# [What the task requires]
Given the entries that follow, write out exactly the lines starting at the one containing "export NUM_CORES = 1" and ending at the one containing "set_input_delay 0.24 -clock", both ends included, and only those.

# [Data section]
<file path="src/rtl/ex_stage.sv">
// EX stage of the 16-bit pipeline: operand forwarding mux, ALU and the EX/MEM register.
// Optional signed-overflow flag on mem_ovf is built only when EX_OVF_FLAG_EN is defined.
module ex_stage #(
  parameter int W = 16
) (
  input  logic         clk,
  input  logic         rst,
  input  logic [3:0]   ex_opcode,
  input  logic [2:0]   ex_dest,
  input  logic [W-1:0] id_val1,
  input  logic [W-1:0] id_val2,
  input  logic [W-1:0] imm,
  input  logic [1:0]   ALUsel1,
  input  logic [1:0]   ALUsel2,
  input  logic [W-1:0] mem_fwd_data,
  input  logic [W-1:0] wb_fwd_data,
  input  logic         stall,
  input  logic         flush,
  output logic [3:0]   mem_opcode,
  output logic [2:0]   mem_reg,
  output logic         wb_mem,
  output logic [W-1:0] mem_alu_res,
  output logic [W-1:0] mem_store_data,
  output logic         mem_valid,
  output logic [W-1:0] stall_cnt,
  output logic         mem_ovf
);

  typedef enum logic [3:0] {
    OP_NOP  = 4'd0,  OP_ADD = 4'd1,  OP_SUB = 4'd2,  OP_AND = 4'd3,
    OP_OR   = 4'd4,  OP_NOR = 4'd5,  OP_XOR = 4'd6,  OP_SLL = 4'd7,
    OP_SRL  = 4'd8,  OP_ADDI = 4'd9, OP_LD  = 4'd10, OP_ST  = 4'd11
  } opcode_e;

  typedef struct packed {
    logic [3:0]   opcode;
    logic [2:0]   dest;
    logic         wb;
    logic         valid;
    logic [W-1:0] alu_res;
    logic [W-1:0] store_data;
  } exmem_t;

  exmem_t       exmem_d, exmem_q;
  logic [W-1:0] stall_cnt_d, stall_cnt_q;
  logic [W-1:0] op_a, op_r, op_b, alu_res;
  logic         bubble;

  // Forwarding encoding: 1 = MEM result, 2 = WB result, 0/3 = register file.
  function automatic logic [W-1:0] fwd_sel(input logic [1:0] sel, input logic [W-1:0] rf,
                                           input logic [W-1:0] mem_v, input logic [W-1:0] wb_v);
    case (sel)
      2'd1:    return mem_v;
      2'd2:    return wb_v;
      default: return rf;
    endcase
  endfunction

  always_comb begin
    op_a = fwd_sel(ALUsel1, id_val1, mem_fwd_data, wb_fwd_data);
    op_r = fwd_sel(ALUsel2, id_val2, mem_fwd_data, wb_fwd_data);
    op_b = (ex_opcode inside {OP_ADDI, OP_LD, OP_ST}) ? imm : op_r;
  end

  always_comb begin
    alu_res = '0;
    case (ex_opcode)
      OP_ADD, OP_ADDI, OP_LD, OP_ST: alu_res = op_a + op_b;
      OP_SUB:  alu_res = op_a - op_b;
      OP_AND:  alu_res = op_a & op_b;
      OP_OR:   alu_res = op_a | op_b;
      OP_NOR:  alu_res = ~(op_a | op_b);
      OP_XOR:  alu_res = op_a ^ op_b;
      OP_SLL:  alu_res = op_a << op_b[3:0];
      OP_SRL:  alu_res = op_a >> op_b[3:0];
      default: alu_res = '0;
    endcase
  end

  assign bubble = stall | flush;

  always_comb begin
    exmem_d = '0;
    if (!bubble) begin
      exmem_d.opcode     = ex_opcode;
      exmem_d.valid      = (ex_opcode >= 4'd1) && (ex_opcode <= 4'd11);
      exmem_d.wb         = (ex_opcode >= 4'd1) && (ex_opcode <= 4'd10);
      exmem_d.dest       = exmem_d.wb ? ex_dest : 3'd0;
      exmem_d.alu_res    = alu_res;
      exmem_d.store_data = op_r;
    end
  end

  // Saturating bubble counter; flush alone leaves it untouched.
  always_comb begin
    stall_cnt_d = stall_cnt_q;
    if (stall && (stall_cnt_q != '1)) stall_cnt_d = stall_cnt_q + 1'b1;
  end

  always_ff @(posedge clk or posedge rst) begin
    if (rst) begin
      exmem_q     <= '0;
      stall_cnt_q <= '0;
    end else begin
      exmem_q     <= exmem_d;
      stall_cnt_q <= stall_cnt_d;
    end
  end

`ifdef EX_OVF_FLAG_EN
  logic ovf_d, ovf_q;

  // Signed overflow: add overflows when same-sign operands give a different-sign
  // result; subtract when the operands differ in sign and the result flips from A.
  always_comb begin
    ovf_d = 1'b0;
    if (!bubble) begin
      case (ex_opcode)
        OP_ADD, OP_ADDI:
          ovf_d = (op_a[W-1] == op_b[W-1]) && (alu_res[W-1] != op_a[W-1]);
        OP_SUB:
          ovf_d = (op_a[W-1] != op_b[W-1]) && (alu_res[W-1] != op_a[W-1]);
        default: ovf_d = 1'b0;
      endcase
    end
  end

  always_ff @(posedge clk or posedge rst) begin
    if (rst) ovf_q <= 1'b0;
    else     ovf_q <= ovf_d;
  end

  assign mem_ovf = ovf_q;
`else
  assign mem_ovf = 1'b0;
`endif

  assign mem_opcode     = exmem_q.opcode;
  assign mem_reg        = exmem_q.dest;
  assign wb_mem         = exmem_q.wb;
  assign mem_valid      = exmem_q.valid;
  assign mem_alu_res    = exmem_q.alu_res;
  assign mem_store_data = exmem_q.store_data;
  assign stall_cnt      = stall_cnt_q;

endmodule

</file>
<file path="config.mk">
export PLATFORM = sky130hd
export DESIGN_NAME = ex_stage
export DESIGN_NICKNAME = d
export VERILOG_FILES = /design/src/rtl/ex_stage.sv
export SDC_FILE = /design/constraint.sdc
export NUM_CORES = 1
export LEC_CHECK = 0
export ABC_CLOCK_PERIOD_IN_PS = 2400
export CAP_MARGIN = 30
export CELL_PAD_IN_SITES_DETAIL_PLACEMENT = 0
export CELL_PAD_IN_SITES_GLOBAL_PLACEMENT = 2
export CORE_MARGIN = 2
export CORE_UTILIZATION = 29
export CTS_CLUSTER_SIZE = 40
export DETAILED_ROUTE_END_ITERATION = 8
export PLACE_DENSITY = 0.82
export SLEW_MARGIN = 20
export SYNTH_ARGS = -nofsm -noshare
export SYNTH_HDL_FRONTEND = slang
export SYNTH_SLANG_ARGS = --single-unit
</file>
<file path="constraint.sdc">
create_clock -name clk -period 2.4 [get_ports clk]
set_input_delay 0.24 -clock clk [delete_from_list [all_inputs] [get_ports clk]]
set_output_delay 0.24 -clock clk [all_outputs]
set_load 0.05 [all_outputs]
</file>
==> impl_results.md, run 1 <==
- Buf/Inv on CP: 4
- Setup-failing EPs final: 16
- Post-DP HPWL: 20.8 mm
- GRT Total Usage: 24.9%
- WP data arrival: 3900 ps
- Most common cell after layout, fill and taps aside: buf_4
- Failing checks: setup timing
- Die height: 148 um
- Actual slew at the worst max-slew pin: 991 ps
- Max Transition Viols Final: 0
- PD cells: 599 nW/um2
- WS Path Type: input pin to flop
- Io pins: 153
- Post-synth EDFFs: 0
- Filler cells: 1861
- Worst path slowest cell: a2111oi_4
- Min Clock Period, post-route: 3670 ps
- Final cell count without fillers: 1414
- First-pass GRT wire length: 42.0 mm
- Core ar.: 20300 um2
- Die ar.: 21900 um2
- Final hold slack: 232 ps
- Synthesized netlist cell count: 756
- Yosys reg bits: 57
- CP Max Fanout: 6
- Async SR Flop Fraction: 100%
- H-tree depth: 3
- Leakage power: 5.08 nW
- GR Util met2: 42.7%
- DP Cell Count: 1358
- Mapped cell area: 6000 um2
- Final period util: 153%
- Vias: 7381
- Routability cong.: 0.911
- Inserted Clock Buffers: 9
- Setup TNS: -11950 ps
- Synth top area share: 23.8%
- Register area share after synthesis: 23.8%
- Drt initial violations: 530
- CTS Root Cell: clkbuf_16
- Max incr delay on CP: 520 ps
- Met3 GRT Util: 2.81%
- Max Freq: 272 MHz
- Fin util: 54.4%
- Startpoint Class: input pin
- Post-DR wirelength/cell: 19.5 um
- Slew HR: 33.7%
- Total grt overflow: 0
- N_diodes: 0
- Routed Antenna Nets: 0
- Initial antenna violation count: 0
- Dpl cell area: 9540 um2
- DR vias/cell: 5.22
- Longest Clk Path Bufs: 2
- Die width: 148 um
- Distinct cells, synth: 67
- Nets: 1290
- GR peak layer: met2
- Met1 Use GR: 32.6%
- Top cell type by total area after synthesis: dfrtp_1
- Initial Utilization: 29.6%
- Worst min-delay path category: input pin to async pin
- Layout cell share with drive strength beyond 1: 39.0%
- Req. time, crit path: 2630 ps
- Area grow syn2layout: 83.8%
- Drt drc: 0
- Ys flop type: dfrtp_1
- Post-route cell area: 11000 um2
- Port Buf Inserts: 151
- Vias in the first global route: 7574
- Most frequent cells in the layout: 237 x buf_4, 133 x clkdlybuf4s50_1, 72 x nor2_1
- CTS tree: done
- Pin count of the biggest net entering global routing: 34
- Hold buffers post-CTS: 0
- Avg Inst Size Synth: 7.94 um2
- Syn Nets: 907
- Final Hold Viols: 0
- Setup WS post-layout: -1270 ps
- Drt first pass iters: 5
- Worst-skew pair later-pin latency: 340 ps
- Max-cap violations: 0
- CTS Sinks: 57
- CTS clk-pin slew, worst paths: 60 ps
- DRT Wirelength: 27.5 mm
- CP endpoint kind: flop
- Ys Warns: 0
- RSZ-0062 raised after global routing: true
- Critical path's top delay family: compound AO/OA/AOI/OAI gates
- Status: complete, but fails checks
- Crit path cell chain: buf_8 > inv_8 > ha_4 > buf_4 > nand2_1 > o21ai_2 > buf_12 > mux2i_4 > nor2_4 > xnor2_2 > fa_2 > a211o_1 > a2111oi_4 > o311ai_4 > a21o_1 > a21oi_2 > o21ai_1 > xor2_1 > a221oi_2 > nor2_1
- Skew final: 5.96 ps
- Ranking of synthesized cells by area: dfrtp_1 24%, ha_1 11%, mux2i_1 6.8%
- VDD IR max: 0.000309 V
- Num rows: 52
[routing by layer]
layer | routed length [um] | share of wire (%)
met1 | 11900 | 43
met2 | 13200 | 48
met3 | 1380 | 5.0
met4 | 994 | 3.6
met5 | 0 | 0
[cell families after synthesis]
logic type | Yosys count | share of synthesized area (%)
buf+inv | 90 | 6.07
fa+ha+maj | 56 | 11.8
xor+xnor | 42 | 6.13
simple gates | 227 | 17.2
mux | 51 | 8.71
other cells | 1 | 0.0625
compound gates | 232 | 26.3
flops | 57 | 23.8
[final timing paths]
path / cells past startpoint / start / end / slack (ps)
setup / recovery: 20 / ALUsel2[0] / mem_alu_res[14] / -1270
hold / removal: 2 / rst / mem_alu_res[3] / 230
hold reg to reg: 1 / stall_cnt[6] / stall_cnt[6] / 480
max in group asynchronous: 3 / rst / stall_cnt[15] / 1490
min in group clk: 3 / ex_opcode[1] / mem_opcode[1] / 290
setup reg to reg: 8 / stall_cnt[4] / stall_cnt[14] / 360
[cell type report]
| type | count | area, um2 | share of cell area, % |
|---|---|---|---|
| clock buffers | 9 | 225 | 2.04 |
| well taps | 270 | 338 | 3.06 |
| multi-input cells | 609 | 5030 | 45.5 |
| clock inverters | 7 | 80.1 | 0.726 |
| flip-flops and latches | 57 | 1430 | 13.0 |
| inverters | 43 | 169 | 1.53 |
| repair buffers | 419 | 3770 | 34.1 |
[what timing repair did]
item                       in CTS  in global routing
hold endpoints to repair        0                  0
setup endpoints to repair      16                 16
cloned                          3                  0
setup buffers                  29                 12
pin swaps                      74                 55
resized for setup             141                 68
[power by group]
part	internal (mW)	switching, mW
Combinational	1.98	2.11
Sequential	1.06	0.0960
Clock	0.815	0.555
Total	3.85	2.76
[Yosys cell counts (3+ instances only)]
master     instances
nand2_1           79
nor2_1            75
dfrtp_1           57
o21ai_0           56
ha_1              55
a21oi_1           49
inv_1             41
mux2i_1           41
clkbuf_1          35
xnor2_1           30
a22oi_1           29
a221oi_1          17
a221o_1           14
and2_1            14
nand3_1           12
xor2_1            12
mux2_2            10
a31oi_1            9
o211ai_1           9
nor3_1             8
and3_1             7
nor2b_1            7
buf_2              6
nand2b_1           5
or2_2              5
a21o_1             4
o21a_1             4
o22ai_1            4
o311ai_0           4
a211o_1            3
a211oi_1           3
a32oi_1            3
buf_1              3
nand4_1            3
o2111ai_1          3
or3_1              3
[per-stage QoR]
| stage | power (mW) | setup slack (ps) |
|---|---|---|
| global route | 6.96 | -1450 |
| finish | 6.61 | -1270 |
| detailed placement | 4.50 | -2120 |
| CTS | 6.36 | -1230 |
| global placement | 4.49 | -2020 |
| floorplan | 2.99 | -1550 |
Power figures use the tool's default switching activity.
==> run 2, diff against run 1 <==
CTS_CLUSTER_DIAMETER = 40   (was default)
PLACE_DENSITY = default   (was 0.82)
PLACE_DENSITY_LB_ADDON = 0.1   (was default)
==> run 2 against run 1 <==
The run still ends with setup timing left. Combinational power is 5.4% higher. Utilization increased by 1.8 points. Sequential share of layout area decreased by 0.42 points. Count of clock-buffer cells in the layout is the same.
==> impl_results.md, run 2 (same netlist as run 1, synthesis figures left out) <==
- H-tree depth: 3 (unchanged)
- CTS clk-pin slew, worst paths: 70 ps (about the same)
- Drt initial violations: 555 (+4.7%)
- Initial antenna violation count: 0 (unchanged)
- Register Area: 1430 um2 (unchanged)
- Filler cells: 1826 (-1.9%)
- Max Transition Viols Final: 0 (unchanged)
- Status: complete, but fails checks
- Die ar.: 21900 um2 (unchanged)
- Final hold slack: 194 ps (-37.9 ps)
- Fin util: 56.2% (+1.8 points)
- Drt drc: 0 (unchanged)
- Post-DR wirelength/cell: 21.1 um (+8.4%)
- Slew HR: 52.7% (+19 points)
- Final Hold Viols: 0 (unchanged)
- Vias: 7578 (+2.7%)
- Core ar.: 20300 um2 (unchanged)
- Final cell count without fillers: 1427 (+0.92%)
- First-pass GRT wire length: 44.1 mm (+4.8%)
- Area of the multi-input gates: 5260 um2 (+4.6%)
- Post-route cell area: 11400 um2 (+3.4%)
- WP data arrival: 3840 ps (-60 ps)
- Layout cell share with drive strength beyond 1: 42.4% (+3.4 points)
- Worst min-delay path category: input pin to async pin
- Port Buf Inserts: 151 (unchanged)
- CTS Sinks: 57 (unchanged)
- Max-cap violations: 0 (unchanged)
- RSZ-0062 raised after global routing: true
- Setup WS post-layout: -1200 ps (+68.4 ps)
- Initial Utilization: 29.6% (unchanged)
- Longest Clk Path Bufs: 2 (unchanged)
- PD cells: 595 nW/um2 (-0.76%)
- Post-DP HPWL: 22.4 mm (+7.8%)
- Max Freq: 277 MHz (+1.9%)
- Nets: 1303 (+1.0%)
- DP Worst Slack: -2140 ps (-27.2 ps)
- CTS Root Cell: clkbuf_16
- CP endpoint kind: flop
- Routability cong.: 0.917 (+0.66%)
- Startpoint Class: input pin
- Io pins: 153 (unchanged)
- Most common cell after layout, fill and taps aside: buf_4
- GRT Total Usage: 26.5% (+1.6 points)
- Hold buffers post-CTS: 0 (unchanged)
- DR vias/cell: 5.31 (+1.7%)
- N_diodes: 0 (unchanged)
- Worst-skew pair later-pin latency: 350 ps (about the same)
- Dpl cell area: 9560 um2 (+0.18%)
- Failing checks: setup timing
- Die height: 148 um (unchanged)
- Min Clock Period, post-route: 3600 ps (-68.4 ps)
- VDD IR max: 0.000367 V (+19%)
- Die width: 148 um (unchanged)
- Req. time, crit path: 2630 ps (about the same)
- Vias in the first global route: 7728 (+2.0%)
- Drt first pass iters: 5 (unchanged)
- CP Max Fanout: 3 (-3)
- Area grow syn2layout: 90.0%
- Reg2reg path depth: 8 (unchanged)
- Setup-failing EPs final: 16 (unchanged)
- DRT Wirelength: 30.1 mm (+9.4%)
- Pin count of the biggest net entering global routing: 43 (+26%)
- Most frequent cells in the layout: 238 x buf_4, 127 x clkdlybuf4s50_1, 70 x nor2_1
- DP Cell Count: 1357 (-0.074%)
- Total grt overflow: 0 (unchanged)
- Actual slew at the worst max-slew pin: 700 ps (-291 ps)
- Inserted Clock Buffers: 9 (unchanged)
- Num rows: 52 (unchanged)
- Routed Antenna Nets: 0 (unchanged)
- Leakage power: 5.19 nW (+2.2%)
- Final period util: 150% (-2.8 points)
- Skew final: 10.3 ps (+4.33 ps)
- CTS tree: done
- WS Path Type: input pin to flop
==> run 2: where the power goes <==
group | switching (mW) | leakage, nW | internal, mW
sequential | 0.0921 | 0.766 | 1.06
combinational | 2.24 | 4.29 | 2.07
clock | 0.605 | 0.135 | 0.720
==> run 2: cell type report <==
cell class,count,share of cell area (%)
Clock buffer,9,1.97
Tap cell,270,2.96
Timing Repair Buffer,432,34.4
Sequential cell,57,12.5
Inverter,43,1.52
Clock inverter,7,0.537
Multi-Input combinational cell,609,46.1
==> run 2: per-stage QoR <==
stage | setup TNS, ps | power, mW
2_1_floorplan | -13790 | 2.99
3_3_place_gp | -25850 | 4.53
3_5_place_dp | -27100 | 4.55
4_1_cts | -10670 | 6.39
5_1_grt | -12530 | 7.12
6_report | -11170 | 6.78
==> run 2: path summary, 6_finish.rpt <==
path	start	end	slack (ps)
setup / recovery	mem_fwd_data[7]	mem_alu_res[13]	-1200
hold / removal	rst	mem_alu_res[1]	190
setup reg to reg	stall_cnt[4]	stall_cnt[14]	290
hold reg to reg	stall_cnt[6]	stall_cnt[6]	490
max in group asynchronous	rst	stall_cnt[4]	1620
min in group clk	ex_opcode[1]	mem_opcode[1]	250
==> run 2: critical path, cell delays in order <==
cell	delay (ps)
clkdlybuf4s50_1	460
a22oi_1	220
o21ai_2	110
or4_4	510
a2111oi_4	400
buf_4	220
a21oi_2	80
xnor2_2	150
ha_1	320
a21o_1	220
a221oi_2	310
nor2b_4	220
xnor2_2	100
a22oi_2	200
a21oi_2	70
==> run 2: what timing repair did <==
item,in CTS,in global routing
cloned,2,1
setup endpoints to repair,16,16
hold endpoints to repair,0,0
resized for setup,203,96
buffers inserted,38,19
pin swaps,77,63
==> run 2: metal layers <==
metal / routed length, um / vias to the layer above / track usage (%)
met2: 15000 / 284 / 46.6
met5: 0 / - / 0
met3: 1730 / 48 / 4.38
met1: 12800 / 3711 / 33.3
met4: 661 / 0 / 8.14
li1: - / 3535 / -
==> run 3, diff against run 2 <==
CAP_MARGIN = default   (was 30)
==> run 3 against run 2 <==
The flow still finishes with violations (setup timing). Sequential cell count is the same. Sequential share of layout area about the same. Global-route usage unchanged. Critical path depth unchanged. Clock power hardly changed. Power hardly changed. Setup slack is essentially flat. Clock skew about the same. Register-to-register slack about the same. Largest cell class unchanged.
==> impl_results.md, run 3 (same netlist as run 1, synthesis figures left out) <==
- Status: complete, but fails checks
- Failing checks: setup timing
- Worst path slowest cell: or4_4
- Req. time, crit path: 2630 ps (about the same)
- DP Worst Slack: -2140 ps (unchanged)
- Die width: 148 um (unchanged)
- Nets: 1302 (-0.077%)
- First-pass GRT wire length: 44.1 mm (unchanged)
- Initial Utilization: 29.6% (unchanged)
- Min Clock Period, post-route: 3600 ps (-0.380 ps)
- Slew HR: 18.7% (-34 points)
- Actual slew at the worst max-slew pin: 1210 ps (+514 ps)
- Most common cell after layout, fill and taps aside: buf_4
- Post-DP HPWL: 22.4 mm (unchanged)
- Setup WS post-layout: -1200 ps (+0.380 ps)
- Drt first pass iters: 5 (unchanged)
- Post-route cell area: 11400 um2 (about the same)
- Routability cong.: 0.917 (unchanged)
- CTS Sinks: 57 (unchanged)
- Vias: 7596 (+0.24%)
- PD cells: 594 nW/um2 (about the same)
- CP endpoint kind: flop
- Inserted Clock Buffers: 9 (unchanged)
- N_diodes: 0 (unchanged)
- GRT Total Usage: 26.5% (unchanged)
- Die height: 148 um (unchanged)
- Total grt overflow: 0 (unchanged)
- CP Max Fanout: 3 (unchanged)
- Post-DR wirelength/cell: 21.1 um (-0.20%)
- H-tree depth: 3 (unchanged)
- Initial antenna violation count: 0 (unchanged)
- VDD IR max: 0.000367 V (about the same)
- Max incr delay on CP: 500 ps (about the same)
- Final period util: 150% (about the same)
- Most frequent cells in the layout: 237 x buf_4, 127 x clkdlybuf4s50_1, 70 x nor2_1
- RSZ-0062 raised after global routing: true
- Vias in the first global route: 7728 (unchanged)
- Layout cell share with drive strength beyond 1: 42.3% (-0.050 points)
- Drt drc: 0 (unchanged)
- WP data arrival: 3840 ps (about the same)
- Longest Clk Path Bufs: 2 (unchanged)
- WS Path Type: input pin to flop
- CTS Root Cell: clkbuf_16
- Startpoint Class: input pin
- DR vias/cell: 5.33 (+0.31%)
- CTS tree: done
- Max-cap violations: 0 (unchanged)
- Final Hold Viols: 0 (unchanged)
- CTS clk-pin slew, worst paths: 70 ps (about the same)
- Buf/Inv on CP: 2 (unchanged)
- Critical path's top delay family: compound AO/OA/AOI/OAI gates
- Setup-failing EPs final: 16 (unchanged)
- Routed Antenna Nets: 0 (unchanged)
- Die ar.: 21900 um2 (unchanged)
- Crit path cell chain: clkdlybuf4s50_1 > a22oi_1 > o21ai_2 > or4_4 > a2111oi_4 > buf_4 > a21oi_2 > xnor2_2 > ha_1 > a21o_1 > a221oi_2 > nor2b_4 > xnor2_2 > a22oi_2 > a21oi_2
- DRT Wirelength: 30.0 mm (-0.27%)
- DP Cell Count: 1357 (unchanged)
- Pin count of the biggest net entering global routing: 43 (unchanged)
- Leakage power: 5.19 nW (-0.10%)
- Drt initial violations: 530 (-4.5%)
- Area grow syn2layout: 89.9% (about the same)
- Core ar.: 20300 um2 (unchanged)
- Hold buffers post-CTS: 0 (unchanged)
- Final cell count without fillers: 1426 (-0.070%)
- Skew final: 9.89 ps (-0.397 ps)
- Worst min-delay path category: input pin to async pin
- Max Freq: 278 MHz (about the same)
- Worst-skew pair later-pin latency: 350 ps (about the same)
- Io pins: 153 (unchanged)
- Port Buf Inserts: 151 (unchanged)
- Dpl cell area: 9560 um2 (unchanged)
- Max Transition Viols Final: 0 (unchanged)
- Num rows: 52 (unchanged)
run 3: changes by cell type in the layout (fill, tap and decap cells not counted):
cell,delta
buf_4,-1
run 3: what timing repair did:
| item | CTS | global route |
|---|---|---|
| buffers inserted | 38 | 19 |
| cloned | 2 | 1 |
| setup endpoints to repair | 16 | 16 |
| pin swaps | 77 | 63 |
| gates resized for setup | 203 | 96 |
run 3: path summary, 6_finish.rpt:
kind | end | cells past startpoint | slack [ps] | startpoint
max | mem_alu_res[13] | 15 | -1200 | mem_fwd_data[7]
min | mem_alu_res[1] | 2 | 190 | rst
max reg2reg | stall_cnt[14] | 8 | 300 | stall_cnt[4]
min reg2reg | stall_cnt[6] | 1 | 490 | stall_cnt[6]
max in group asynchronous | stall_cnt[4] | 3 | 1620 | rst
min in group clk | mem_opcode[1] | 3 | 250 | ex_opcode[1]
run 3: area by class of cell:
cell class	instances	area [um2]
timing repair buffer	431	3910
clock buffer	9	225
inverter	43	174
multi-input combinational	609	5260
clock inverter	7	61.3
fill	1830	8900
tap	270	338
sequential	57	1430
run 3: layer usage:
layer	GRT usage (%)	share of wire (%)
met2	46.6	50
met1	33.3	42
met5	0	0
met4	8.14	2.4
met3	4.38	6.1
run 3: power by group:
| group | internal, mW | switching (mW) |
|---|---|---|
| Sequential | 1.06 | 0.0913 |
| Clock | 0.719 | 0.602 |
| Combinational | 2.07 | 2.24 |
run 3: per-stage QoR:
stage / power, mW / util [%] / setup TNS (ps) / hold WS, ps
6_report: 6.78 / 56.2 / -11030 / 192
5_1_grt: 7.12 / 56.2 / -12530 / 235
4_1_cts: 6.39 / 53.1 / -10670 / 206
3_5_place_dp: 4.55 / 47.1 / -27100 / 480
3_3_place_gp: 4.53 / 47.1 / -25850 / 463
2_1_floorplan: 2.99 / - / -13790 / 369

# [Solution for this problem]
export NUM_CORES = 1
export LEC_CHECK = 0
export ABC_CLOCK_PERIOD_IN_PS = 2400
export CAP_MARGIN = 30
export CELL_PAD_IN_SITES_DETAIL_PLACEMENT = 0
export CELL_PAD_IN_SITES_GLOBAL_PLACEMENT = 2
export CORE_MARGIN = 2
export CORE_UTILIZATION = 29
export CTS_CLUSTER_SIZE = 40
export DETAILED_ROUTE_END_ITERATION = 8
export PLACE_DENSITY = 0.82
export SLEW_MARGIN = 20
export SYNTH_ARGS = -nofsm -noshare
export SYNTH_HDL_FRONTEND = slang
export SYNTH_SLANG_ARGS = --single-unit
</file>
<file path="constraint.sdc">
create_clock -name clk -period 2.4 [get_ports clk]
set_input_delay 0.24 -clock clk [delete_from_list [all_inputs] [get_ports clk]]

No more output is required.